German chemist (1856–1917)

Alfred Einhorn (27 February 1856, Hamburg, Germany – 21 March 1917, Munich, Germany) was a German chemist most notable for first synthesizing procaine in 1905 which he patented under the name Novocain. Until that time the primary anesthetic in use was cocaine, however its undesirable side effects (including toxicity and addiction) led scientists to seek out newer anesthetic drugs.

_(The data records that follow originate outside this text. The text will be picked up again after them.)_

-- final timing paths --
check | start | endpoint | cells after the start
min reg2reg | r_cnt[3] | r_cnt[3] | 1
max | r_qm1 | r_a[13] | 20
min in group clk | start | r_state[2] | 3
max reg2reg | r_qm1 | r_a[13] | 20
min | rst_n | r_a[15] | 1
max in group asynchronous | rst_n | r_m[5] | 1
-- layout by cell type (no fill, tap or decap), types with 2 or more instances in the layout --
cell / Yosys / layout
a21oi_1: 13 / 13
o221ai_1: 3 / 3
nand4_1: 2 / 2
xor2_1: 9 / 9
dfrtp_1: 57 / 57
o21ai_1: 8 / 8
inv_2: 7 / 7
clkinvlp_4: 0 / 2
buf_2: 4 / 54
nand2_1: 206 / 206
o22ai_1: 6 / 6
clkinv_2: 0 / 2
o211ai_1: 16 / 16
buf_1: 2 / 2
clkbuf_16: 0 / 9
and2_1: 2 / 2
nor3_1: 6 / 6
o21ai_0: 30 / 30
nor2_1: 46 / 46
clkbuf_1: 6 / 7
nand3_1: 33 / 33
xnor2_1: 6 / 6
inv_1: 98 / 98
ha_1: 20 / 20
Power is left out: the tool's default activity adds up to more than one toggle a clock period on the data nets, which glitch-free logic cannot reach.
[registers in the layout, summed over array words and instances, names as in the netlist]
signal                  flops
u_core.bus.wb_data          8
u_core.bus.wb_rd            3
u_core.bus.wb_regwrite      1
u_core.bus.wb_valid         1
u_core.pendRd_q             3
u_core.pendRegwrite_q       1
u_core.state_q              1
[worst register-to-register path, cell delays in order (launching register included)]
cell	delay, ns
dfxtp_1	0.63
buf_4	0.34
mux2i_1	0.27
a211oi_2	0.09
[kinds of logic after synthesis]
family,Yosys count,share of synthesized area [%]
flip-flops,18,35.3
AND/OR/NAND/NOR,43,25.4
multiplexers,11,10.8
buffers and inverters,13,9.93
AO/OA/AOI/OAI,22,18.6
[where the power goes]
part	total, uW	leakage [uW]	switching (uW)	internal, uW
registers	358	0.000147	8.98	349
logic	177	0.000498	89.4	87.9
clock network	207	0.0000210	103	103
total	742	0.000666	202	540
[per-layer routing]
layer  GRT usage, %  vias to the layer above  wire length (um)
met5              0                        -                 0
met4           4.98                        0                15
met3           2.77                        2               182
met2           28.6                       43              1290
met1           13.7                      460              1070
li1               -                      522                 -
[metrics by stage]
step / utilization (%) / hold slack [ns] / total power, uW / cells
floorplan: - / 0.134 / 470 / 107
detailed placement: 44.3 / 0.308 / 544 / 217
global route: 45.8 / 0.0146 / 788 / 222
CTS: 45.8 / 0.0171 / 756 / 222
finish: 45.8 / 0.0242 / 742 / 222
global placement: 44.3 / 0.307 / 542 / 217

Novocain was found to be comparatively safe and effective, although its anesthetic effects were weaker than cocaine and some patients proved highly allergic. However, none of the other anesthetics developed during this period proved more effective and Novocain quickly became the standard local anesthesia. Although its use has largely been replaced by lidocaine, it is still in use today, most frequently in dentistry.

==Life==
Einhorn was born in Hamburg, and due to the death of his parents his education took place in Leipzig with his relatives. He studied chemistry at Leipzig University and later at the University of Tübingen where he received his Ph.D. for his work on ketones in 1878. He joined the group of Adolf von Baeyer at the Ludwig-Maximilians-Universität München in 1882, left two times for his habilitation to the University of Darmstadt and to the University of Aachen, but came back to the Ludwig-Maximilians-Universität München permanently in 1891. He was professor at the Ludwig-Maximilians-Universität München until his death in 1917.